El jueves me llamó la secretaria del señor Alice para decirme que todo había salido muy bien y que ya podía pagarle al profesor Macleod.
Le habíamos alojado en el Savoy. Lo normal hubiera sido coger el metro hasta Charing Cross o Embankment y, desde allí, subir por el Strand hasta el Savoy. Pues no. Yo cogí el metro hasta Waterloo y luego subí hasta el Savoy, pasando por el puente de Waterloo. Se tarda un par de minutos más, pero las vistas son increíbles.
Cuando era pequeño, un compañero del orfanato me dijo que, si aguantas la respiración hasta llegar a la mitad de cualquiera de los puentes del Támesis y pides un deseo, tu deseo se cumple. Nunca he tenido ningún deseo, así que lo hago como ejercicio de respiración.
Me detuve en la cabina telefónica que hay al final del puente: C
OLEGIALAS PECHUGONAS NECESITAN DISCIPLINA.
Á
TAME DESÁTAME
. R
UBIA NUEVA EN LA CIUDAD.
Llamé al Savoy y pedí que me pasaran con la habitación de Macleod. Le dije que se reuniera conmigo en el puente.
Llevaba un traje todavía más hortera, si cabe, que el del martes. Me entregó un sobre marrón que contenía una serie de folios impresos: una especie de diccionario básico shahinai-inglés que él mismo había confeccionado. «¿Tienes hambre?» «Ya es hora de que te des un baño.» «Abre la boca.» La clase de frases que podían resultarle útiles al señor Alice.
Me guardé el sobre en el bolsillo de la gabardina.
—¿Qué tal si le doy una vuelta por la ciudad? —le pregunté, y el profesor Macleod me respondió que siempre es agradable poder recorrer una ciudad en compañía de un nativo.

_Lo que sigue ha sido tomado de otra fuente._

File: src/common/modadd_pkg.sv
package modadd_pkg;

  // operand geometry.
  localparam int FIELD_BITS = 381;                     // width of a, b and the result.
  localparam int NUM_LIMBS  = 3;                       // limbs, one pipeline stage each.
  localparam int LIMB_BITS  = FIELD_BITS / NUM_LIMBS;  // 127 bits per limb.

  // the running words carry one spare bit above the field.
  localparam int ACC_BITS   = FIELD_BITS + 1;          // sum or diff word plus top carry.

  // sideband tag that rides with each pair.
  localparam int CTL_BITS   = 8;                       // user tag width.

  // bls12-381 base field prime.
  // written as three 128-bit chunks, top chunk trimmed to fit 381 bits.
  // the chunk edges do not line up with the limb edges.
  localparam logic [FIELD_BITS-1:0] FIELD_P = {
    125'h1a01_11ea_397f_e69a_4b1b_a7b6_434b_acd7,      // bits 380..256.
    128'h6477_4b84_f385_12bf_6730_d2a0_f6b0_f624,      // bits 255..128.
    128'h1eab_fffe_b153_ffff_b9fe_ffff_ffff_aaab       // bits 127..0.
  };

endpackage

File: src/limb_stage/limb_stage.sv
module limb_stage #(
  parameter int LIMB = 0                             // limb index, 0 is least significant.
) (
  input  logic                              i_clk,
  input  logic                              i_rst,
  input  logic                              i_val,
  input  logic [modadd_pkg::FIELD_BITS-1:0] i_a,
  input  logic [modadd_pkg::FIELD_BITS-1:0] i_b,
  input  logic [modadd_pkg::ACC_BITS-1:0]   i_sum,
  input  logic [modadd_pkg::ACC_BITS-1:0]   i_diff,
  input  logic                              i_borrow,
  input  logic [modadd_pkg::CTL_BITS-1:0]   i_ctl,
  input  logic                              i_sop,
  input  logic                              i_eop,
  input  logic                              i_rdy,
  output logic                              o_rdy,
  output logic                              o_val,
  output logic [modadd_pkg::FIELD_BITS-1:0] o_a,
  output logic [modadd_pkg::FIELD_BITS-1:0] o_b,
  output logic [modadd_pkg::ACC_BITS-1:0]   o_sum,
  output logic [modadd_pkg::ACC_BITS-1:0]   o_diff,
  output logic                              o_borrow,
  output logic [modadd_pkg::CTL_BITS-1:0]   o_ctl,
  output logic                              o_sop,
  output logic                              o_eop
);

  import modadd_pkg::*;

  localparam int W    = LIMB_BITS + 1;               // limb plus carry out.
  localparam int BASE = LIMB * LIMB_BITS;            // lowest bit of this limb.
  localparam logic [LIMB_BITS-1:0] P_LIMB = FIELD_P[BASE +: LIMB_BITS];

  logic [LIMB_BITS-1:0] a_limb;      // this limb of a.
  logic [LIMB_BITS-1:0] b_limb;      // this limb of b.
  logic [W-1:0]         sum_res;     // limb of a + b, top bit is carry.
  logic [W-1:0]         diff_add;    // a + b on the diff carry chain.
  logic [W:0]           diff_raw;    // signed limb of a + b - p.
  logic [W-1:0]         diff_res;    // wrapped limb written to diff word.
  logic                 borrow_nxt;  // borrow into the next limb.
  logic [ACC_BITS-1:0]  sum_nxt;     // sum word with this limb filled.
  logic [ACC_BITS-1:0]  diff_nxt;    // diff word with this limb filled.
  logic                 load;        // input pair taken this cycle.

  assign o_rdy = ~o_val | i_rdy;     // empty or being emptied.
  assign load  = i_val & o_rdy;

  always_comb begin
    a_limb = i_a[BASE +: LIMB_BITS];
    b_limb = i_b[BASE +: LIMB_BITS];

    // previous stage left its carry at the base bit of this limb.
    sum_res  = W'(a_limb) + W'(b_limb) + W'(i_sum[BASE]);
    diff_add = W'(a_limb) + W'(b_limb) + W'(i_diff[BASE]);

    // subtract the prime limb and incoming borrow, sign bit flags underflow.
    diff_raw   = (W+1)'(diff_add) - (W+1)'(P_LIMB) - (W+1)'(i_borrow);
    borrow_nxt = diff_raw[W];
    diff_res   = diff_raw[W-1:0];
    if (borrow_nxt) begin
      diff_res = diff_res + (W'(1) << LIMB_BITS);  // wrap by 2^limb_bits.
    end

    // upper limbs still zero, lower limbs already done.
    sum_nxt             = i_sum;
    sum_nxt[BASE +: W]  = sum_res;   // overwrites the carry bit it consumed.
    diff_nxt            = i_diff;
    diff_nxt[BASE +: W] = diff_res;
  end

  always_ff @(posedge i_clk) begin
    if (i_rst) begin
      o_val <= 1'b0;
    end else if (o_rdy) begin
      o_val <= i_val;                // bubble in when nothing arrives.
    end
  end

  // payload only moves on an accepted pair, so it holds while stalled.
  always_ff @(posedge i_clk) begin
    if (load) begin
      o_a      <= i_a;
      o_b      <= i_b;
      o_sum    <= sum_nxt;
      o_diff   <= diff_nxt;
      o_borrow <= borrow_nxt;
      o_ctl    <= i_ctl;
      o_sop    <= i_sop;
      o_eop    <= i_eop;
    end
  end

endmodule

File: src/modadd_top.sv
module modadd_top (
  input  logic                              i_clk,
  input  logic                              i_rst,
  input  logic                              i_val,
  output logic                              o_rdy,
  input  logic [modadd_pkg::FIELD_BITS-1:0] i_a,
  input  logic [modadd_pkg::FIELD_BITS-1:0] i_b,
  input  logic [modadd_pkg::CTL_BITS-1:0]   i_ctl,
  input  logic                              i_sop,
  input  logic                              i_eop,
  output logic                              o_val,
  input  logic                              i_rdy,
  output logic [modadd_pkg::FIELD_BITS-1:0] o_sum,
  output logic [modadd_pkg::CTL_BITS-1:0]   o_ctl,
  output logic                              o_sop,
  output logic                              o_eop
);

  import modadd_pkg::*;

  // index k feeds limb stage k, index NUM_LIMBS feeds the selector.
  logic                  val_w    [NUM_LIMBS+1];
  logic [FIELD_BITS-1:0] a_w      [NUM_LIMBS+1];
  logic [FIELD_BITS-1:0] b_w      [NUM_LIMBS+1];
  logic [ACC_BITS-1:0]   sum_w    [NUM_LIMBS+1];
  logic [ACC_BITS-1:0]   diff_w   [NUM_LIMBS+1];
  logic                  borrow_w [NUM_LIMBS+1];
  logic [CTL_BITS-1:0]   ctl_w    [NUM_LIMBS+1];
  logic                  sop_w    [NUM_LIMBS+1];
  logic                  eop_w    [NUM_LIMBS+1];
  logic                  sel_rdy;                 // selector can accept.

  // stage 0 starts from empty words and no borrow.
  assign sum_w[0]    = '0;
  assign diff_w[0]   = '0;
  assign borrow_w[0] = 1'b0;

  operand_loader u_loader (
    .i_clk (i_clk),
    .i_rst (i_rst),
    .i_val (i_val),
    .i_a   (i_a),
    .i_b   (i_b),
    .i_ctl (i_ctl),
    .i_sop (i_sop),
    .i_eop (i_eop),
    .i_rdy (g_limb[0].rdy_up),
    .o_rdy (o_rdy),
    .o_val (val_w[0]),
    .o_a   (a_w[0]),
    .o_b   (b_w[0]),
    .o_ctl (ctl_w[0]),
    .o_sop (sop_w[0]),
    .o_eop (eop_w[0])
  );

  // ready ripples back through separate per-stage nets.
  for (genvar k = 0; k < NUM_LIMBS; k++) begin : g_limb
    logic rdy_up;  // this stage can accept.
    logic rdy_dn;  // next block can accept.

    if (k == NUM_LIMBS - 1) begin : g_last
      assign rdy_dn = sel_rdy;
    end else begin : g_mid
      assign rdy_dn = g_limb[k+1].rdy_up;
    end

    limb_stage #(
      .LIMB (k)
    ) u_stage (
      .i_clk    (i_clk),
      .i_rst    (i_rst),
      .i_val    (val_w[k]),
      .i_a      (a_w[k]),
      .i_b      (b_w[k]),
      .i_sum    (sum_w[k]),
      .i_diff   (diff_w[k]),
      .i_borrow (borrow_w[k]),
      .i_ctl    (ctl_w[k]),
      .i_sop    (sop_w[k]),
      .i_eop    (eop_w[k]),
      .i_rdy    (rdy_dn),
      .o_rdy    (rdy_up),
      .o_val    (val_w[k+1]),
      .o_a      (a_w[k+1]),
      .o_b      (b_w[k+1]),
      .o_sum    (sum_w[k+1]),
      .o_diff   (diff_w[k+1]),
      .o_borrow (borrow_w[k+1]),
      .o_ctl    (ctl_w[k+1]),
      .o_sop    (sop_w[k+1]),
      .o_eop    (eop_w[k+1])
    );
  end

  result_select u_select (
    .i_clk    (i_clk),
    .i_rst    (i_rst),
    .i_val    (val_w[NUM_LIMBS]),
    .i_sum    (sum_w[NUM_LIMBS]),
    .i_diff   (diff_w[NUM_LIMBS]),
    .i_borrow (borrow_w[NUM_LIMBS]),
    .i_ctl    (ctl_w[NUM_LIMBS]),
    .i_sop    (sop_w[NUM_LIMBS]),
    .i_eop    (eop_w[NUM_LIMBS]),
    .i_rdy    (i_rdy),
    .o_rdy    (sel_rdy),
    .o_val    (o_val),
    .o_sum    (o_sum),
    .o_ctl    (o_ctl),
    .o_sop    (o_sop),
    .o_eop    (o_eop)
  );

endmodule

File: src/operand_loader.sv
module operand_loader (
  input  logic                              i_clk,
  input  logic                              i_rst,
  input  logic                              i_val,
  input  logic [modadd_pkg::FIELD_BITS-1:0] i_a,
  input  logic [modadd_pkg::FIELD_BITS-1:0] i_b,
  input  logic [modadd_pkg::CTL_BITS-1:0]   i_ctl,
  input  logic                              i_sop,
  input  logic                              i_eop,
  input  logic                              i_rdy,
  output logic                              o_rdy,
  output logic                              o_val,
  output logic [modadd_pkg::FIELD_BITS-1:0] o_a,
  output logic [modadd_pkg::FIELD_BITS-1:0] o_b,
  output logic [modadd_pkg::CTL_BITS-1:0]   o_ctl,
  output logic                              o_sop,
  output logic                              o_eop
);

  import modadd_pkg::*;

  // overflow entry, catches the pair that lands as downstream stalls.
  logic [FIELD_BITS-1:0] skid_a;     // overflow operand a.
  logic [FIELD_BITS-1:0] skid_b;     // overflow operand b.
  logic [CTL_BITS-1:0]   skid_ctl;   // overflow tag.
  logic                  skid_sop;   // overflow start flag.
  logic                  skid_eop;   // overflow end flag.
  logic                  skid_val;   // overflow entry occupied.
  logic                  skid_nxt;   // occupancy after this edge.
  logic                  rdy_q;      // registered upstream ready.
  logic                  in_xfer;    // pair accepted this cycle.
  logic                  main_free;  // main register may load.

  assign o_rdy     = rdy_q;                // straight from a flop.
  assign in_xfer   = i_val & rdy_q;        // upstream handshake.
  assign main_free = ~o_val | i_rdy;       // empty or leaving now.

  // overflow fills only when main is stuck and a pair still arrives.
  // rdy_q is low whenever it is full, so no third pair can come in.
  always_comb begin
    if (main_free) begin
      skid_nxt = 1'b0;                     // drains into main.
    end else begin
      skid_nxt = skid_val | in_xfer;       // hold or catch.
    end
  end

  always_ff @(posedge i_clk) begin
    if (i_rst) begin
      o_val    <= 1'b0;
      skid_val <= 1'b0;
      rdy_q    <= 1'b0;                    // rises one edge after reset.
    end else begin
      skid_val <= skid_nxt;
      rdy_q    <= ~skid_nxt;               // ready while overflow is empty.
      if (main_free) begin
        o_val <= skid_val | in_xfer;       // overflow first, keeps order.
      end
    end
  end

  // main register, overflow entry has priority over the input.
  always_ff @(posedge i_clk) begin
    if (main_free) begin
      if (skid_val) begin
        o_a   <= skid_a;
        o_b   <= skid_b;
        o_ctl <= skid_ctl;
        o_sop <= skid_sop;
        o_eop <= skid_eop;
      end else if (in_xfer) begin
        o_a   <= i_a;
        o_b   <= i_b;
        o_ctl <= i_ctl;
        o_sop <= i_sop;
        o_eop <= i_eop;
      end
    end
  end

  // overflow register, loads only while main is stalled.
  always_ff @(posedge i_clk) begin
    if (~main_free & in_xfer) begin
      skid_a   <= i_a;
      skid_b   <= i_b;
      skid_ctl <= i_ctl;
      skid_sop <= i_sop;
      skid_eop <= i_eop;
    end
  end

endmodule

File: src/result_select.sv
module result_select (
  input  logic                              i_clk,
  input  logic                              i_rst,
  input  logic                              i_val,
  input  logic [modadd_pkg::ACC_BITS-1:0]   i_sum,
  input  logic [modadd_pkg::ACC_BITS-1:0]   i_diff,
  input  logic                              i_borrow,
  input  logic [modadd_pkg::CTL_BITS-1:0]   i_ctl,
  input  logic                              i_sop,
  input  logic                              i_eop,
  input  logic                              i_rdy,
  output logic                              o_rdy,
  output logic                              o_val,
  output logic [modadd_pkg::FIELD_BITS-1:0] o_sum,
  output logic [modadd_pkg::CTL_BITS-1:0]   o_ctl,
  output logic                              o_sop,
  output logic                              o_eop
);

  import modadd_pkg::*;

  logic [FIELD_BITS-1:0] pick;  // reduced result for the pair at the input.
  logic                  load;  // input pair taken this cycle.

  assign o_rdy = ~o_val | i_rdy;  // same rule as the limb stages.
  assign load  = i_val & o_rdy;

  // final borrow set means a + b < p, keep the plain sum.
  // otherwise a + b - p is already below p.
  always_comb begin
    if (i_borrow) begin
      pick = i_sum[FIELD_BITS-1:0];
    end else begin
      pick = i_diff[FIELD_BITS-1:0];
    end
  end

  always_ff @(posedge i_clk) begin
    if (i_rst) begin
      o_val <= 1'b0;
    end else if (o_rdy) begin
      o_val <= i_val;
    end
  end

  // output register, held steady while downstream is not ready.
  always_ff @(posedge i_clk) begin
    if (load) begin
      o_sum <= pick;
      o_ctl <= i_ctl;
      o_sop <= i_sop;
      o_eop <= i_eop;
    end
  end

endmodule

File: config.mk
export PLATFORM = sky130hd
export DESIGN_NAME = modadd_top
export DESIGN_NICKNAME = d
export VERILOG_FILES = /design/src/common/modadd_pkg.sv /design/src/limb_stage/limb_stage.sv /design/src/modadd_top.sv /design/src/operand_loader.sv /design/src/result_select.sv
export SDC_FILE = /design/constraint.sdc
export NUM_CORES = 2
export LEC_CHECK = 0
export BUFFER_PORTS_ARGS = -buffer_cell sky130_fd_sc_hd__buf_2
export CORE_UTILIZATION = 45
export CTS_BUF_LIST = sky130_fd_sc_hd__clkbuf_2 sky130_fd_sc_hd__clkbuf_4 sky130_fd_sc_hd__clkbuf_8
export CTS_CLUSTER_SIZE = 30
export DETAILED_ROUTE_END_ITERATION = 12
export SKIP_CTS_REPAIR_TIMING = 1
export SYNTH_ARGS = -nofsm -noshare
export SYNTH_HDL_FRONTEND = slang
export SYNTH_SLANG_ARGS = --single-unit
File: constraint.sdc
create_clock -name i_clk -period 89 [get_ports i_clk]
set_input_delay 4.45 -clock i_clk [delete_from_list [all_inputs] [get_ports i_clk]]
set_output_delay 4.45 -clock i_clk [all_outputs]
set_load 0.02 [all_outputs]
==> impl_metrics.toml <==
[sta]
fin_crit_sh_pct = 11.8
min_period_ps = 10540
final.setup_skew_ps = 111
tightest_slew_ps = 1400
totalNegativeSetupSlack_ps = 0
slew_violations = 0
relSlewSlack_pct = 5.60
setup_viol = 0
hold_viol_final = 0
rsz0062_at_grt = "false"
hold_slack_ps = 370
max_freq_mhz = 94.9
fin_ws_ps = 78460

[die]
placement_rows = 244
dieWidth_um = 669
core-area_mm2 = 0.442
dieHeight_um = 669
initial_utilization_pct = 45.3
fp.dieArea_mm2 = 0.447
io_pins = 1169

[hold_path]
holdCritStartpoint = "u_loader.o_b[192]"
timing.hold.worst.class = "reg2reg"

[place]
dp_worst_setup_slack_ps = 78270
finalWeightedCongestion = 0.979
dp.final_hpwl_um = 472000
portBuffers = 1168
placed_area_mm2 = 0.213

[global_route]
globalRouteOverflowTotal = 0
grt_first_pass_wirelength_um = 860000
grt_pass1_vias = 126000
total_global_route_track_usage_pct = 26.3
antenna_found_initial = 194
largest_net_degree_at_the_start_of_global_routing = 140

[yosys]
ys_ff_latch = 4265
synthTopCellsByArea = "sky130_fd_sc_hd__edfxtp_1 64%, sky130_fd_sc_hd__mux2_2 6.5%, sky130_fd_sc_hd__ha_1 3.6%, sky130_fd_sc_hd__xnor2_1 3.3%, sky130_fd_sc_hd__a21oi_1 1.8%"
synthTopCellsByCount = "4,258 x sky130_fd_sc_hd__edfxtp_1, 1,161 x sky130_fd_sc_hd__mux2_2, 867 x sky130_fd_sc_hd__nand2_1, 808 x sky130_fd_sc_hd__nor2_1, 755 x sky130_fd_sc_hd__xnor2_1"
leading_cell_type_by_number_of_instances_after_synthesis = "sky130_fd_sc_hd__edfxtp_1"
synth_nets = 15800
post_synth_top_area_share_pct = 63.9
synth_area_mm2 = 0.200
post-synth-top-area-cell = "sky130_fd_sc_hd__edfxtp_1"
async_reset_ff_share_pct = 0
ys_warn_count = 0
syn-instance-count = 14500
syn_area_per_cell_um2 = 13.8
synth-edff-count = 4258
dominantRegCellSynth = "sky130_fd_sc_hd__edfxtp_1"
synth_cell_types = 147
sequential_to_total_area_share_from_yosys_stat_pct = 64.0

[power_and_ir_drop]
peakVddDrop_uv = 20.1
cellPowerDensity_mw_per_mm2 = 19.4
static_leak_nw = 78.1

[drt]
wirelength_um = 607000
drt.antenna.violating_nets = 0
num_vias = 127000
initialDrtViolationCount = 9926
via_per_inst = 5.64
drc_viols = 0
firstDrtPassIters = 6
route.detailed.wl_per_inst_um = 26.9

[cts]
cts-buffers-inserted = 690
cts.clk_slew.worst_paths_ps = 70
clkLatencyLatePin_ps = 1270
cts_root_buf = "sky130_fd_sc_hd__clkbuf_8"
cts.sink_count = 4265
htreeDepth = 6
cts_buffer_depth = 4
cts_tree = "done"

[finish]
fillers = 38100
layout.cell_area.non_filler_mm2 = 0.227
syn_to_final_growth_pct = 13.5
nNetsFinal = 17400
final_layout_size_suffix_gt1_share_pct = 23.5

[setup_path]
critPathCaptureType = "register"
worst-endpoint-arrival_ps = 11500
critical_path_peak_fanout = 11
timing.critical_path.from_type = "register"
worst_path_max_delay_cell = "sky130_fd_sc_hd__nor4_2"
critPathLaunch = "g_limb[1].u_stage.o_b[254]"
critPathKind = "reg2reg"
worst_ep_required_time_ps = 89960
max_stage_delay_ps = 940
timing.rr.start = "g_limb[1].u_stage.o_b[254]"

[job]
drv.max_cap_violation_count = 0

[run_status]
status = "complete, no violations"
## through the flow
stage	total power [mW]	util, %	instances
2_1_floorplan	2.67	-	14500
3_3_place_gp	2.74	48.2	21300
3_5_place_dp	2.74	48.2	21300
4_1_cts	4.46	51.4	22500
5_1_grt	4.58	51.4	22500
6_report	4.41	51.4	22600
## power by group
group | internal, mW | total (mW) | switching [mW]
Clock | 0.905 | 1.71 | 0.805
Sequential | 2.27 | 2.28 | 0.0124
Combinational | 0.149 | 0.422 | 0.273
## path summary, 6_finish.rpt
kind         slack, ps  depth (start not counted)                             to
min reg2reg        370                          0     g_limb[0].u_stage.o_b[192]
min                370                          0     g_limb[0].u_stage.o_b[192]
max reg2reg      78460                         28  g_limb[2].u_stage.o_diff[330]
max              78460                         28  g_limb[2].u_stage.o_diff[330]
## final cells by class
type / instances / area (um^2) / area share (%)
multi-input cells: 9387 / 69000 / 30.4
flip-flops and latches: 4265 / 128000 / 56.3
clock buffers: 893 / 11000 / 4.85
repair buffers: 1368 / 7410 / 3.26
well taps: 5904 / 7390 / 3.25
clock inverters: 343 / 2870 / 1.26
diodes: 54 / 135 / 0.0595
inverters: 364 / 1370 / 0.601
## metal layers
metal / vias up / track usage (%) / part of all wire (%)
met5: - / 0 / 0.12
met4: 114 / 11.3 / 4.7
met3: 1168 / 5.18 / 6.2
met2: 4094 / 43.8 / 48
met1: 62600 / 33.3 / 41
li1: 59400 / - / -
## cell usage in the layout (no fill, tap or decap), types with 318 or more instances in the layout
| cell | count |
|---|---|
| sky130_fd_sc_hd__edfxtp_1 | 4258 |
| sky130_fd_sc_hd__buf_2 | 1168 |
| sky130_fd_sc_hd__mux2_2 | 1161 |
| sky130_fd_sc_hd__nand2_1 | 867 |
| sky130_fd_sc_hd__nor2_1 | 807 |
| sky130_fd_sc_hd__xnor2_1 | 755 |
| sky130_fd_sc_hd__a21oi_1 | 714 |
| sky130_fd_sc_hd__clkbuf_8 | 691 |
| sky130_fd_sc_hd__ha_1 | 581 |
| sky130_fd_sc_hd__o21ai_0 | 419 |
| sky130_fd_sc_hd__inv_1 | 359 |
| sky130_fd_sc_hd__nand3_1 | 353 |
| sky130_fd_sc_hd__xor2_1 | 337 |
| sky130_fd_sc_hd__nand4_1 | 328 |
| sky130_fd_sc_hd__nor3_1 | 318 |
## state kept, by name, indices dropped and copies added (netlist names), 3 cells and up
signal	cells
g_limb.u_stage.o_a	381
g_limb.u_stage.o_b	381
g_limb.u_stage.o_borrow	3
g_limb.u_stage.o_ctl	24
g_limb.u_stage.o_diff	764
g_limb.u_stage.o_eop	3
g_limb.u_stage.o_sop	3
g_limb.u_stage.o_sum	764
g_limb.u_stage.o_val	3
u_loader.o_a	381
u_loader.o_b	381
u_loader.o_ctl	8
u_loader.skid_a	381
u_loader.skid_b	381
u_loader.skid_ctl	8
u_select.o_ctl	8
u_select.o_sum	381
## kinds of logic after synthesis
group,count (synthesis),share of synthesized area (%)
muxes,1200,6.73
DFF,4265,64.0
and+or+nand+nor,3915,10.4
xor gates and xnor gates,1099,4.84
buffers and inverters,824,1.64
AOI/OAI and AO/OA,2587,8.79
adders and majority gates,586,3.68
## critical path, delay by kind of cell (launching register included)
kind / cells / cell delay [ps]
and+or+nand+nor: 9 / 4190
AOI/OAI and AO/OA: 10 / 2670
xor gates and xnor gates: 3 / 1680
adders and majority gates: 3 / 1020
buffers and inverters: 3 / 360
DFF: 1 / 330
No activity file was read; power rests on OpenSTA's default activity.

—Este trabajo es una excentricidad filológica y una delicia lingüística —dijo Macleod, mientras paseábamos por el Embankment—. La lengua de los shahinai presenta algunos rasgos comunes tanto con el grupo del arameo como con la familia de las lenguas fino-ugrias. Es la lengua que podría haber hablado Cristo de haber sido él quien escribió la epístola a los primitivos estonios. En realidad, es una lengua que incluye muy pocos préstamos. Tengo la teoría de que, seguramente, se vieron obligados a huir de manera precipitada en diversas ocasiones. ¿Lleva encima el dinero para abonarme mis honorarios?
Asentí. Extraje mi vieja billetera de piel del bolsillo interior de mi chaqueta y saqué un papelito de colorines.
—Aquí tiene.
Estábamos llegando al puente de Blackfriars.
—¿Es auténtico?
—Por supuesto. Lotería del estado de Nueva York. Tuvo usted una corazonada y lo compró en el aeropuerto, antes de salir para Inglaterra. El sorteo se celebrará el sábado por la noche. Es usted un tipo con suerte, esta semana hay un bote de más de veinte millones de dólares.
Se guardó el billete de lotería en su cartera —negra, lustrosa y llena de plástico— y la cartera en el bolsillo interior de su chaqueta. Se pasó todo el tiempo tanteándose inconscientemente la cartera para asegurarse de que seguía estando ahí. Habría sido el blanco perfecto para cualquier choro que quisiera saber dónde llevaba sus objetos de valor.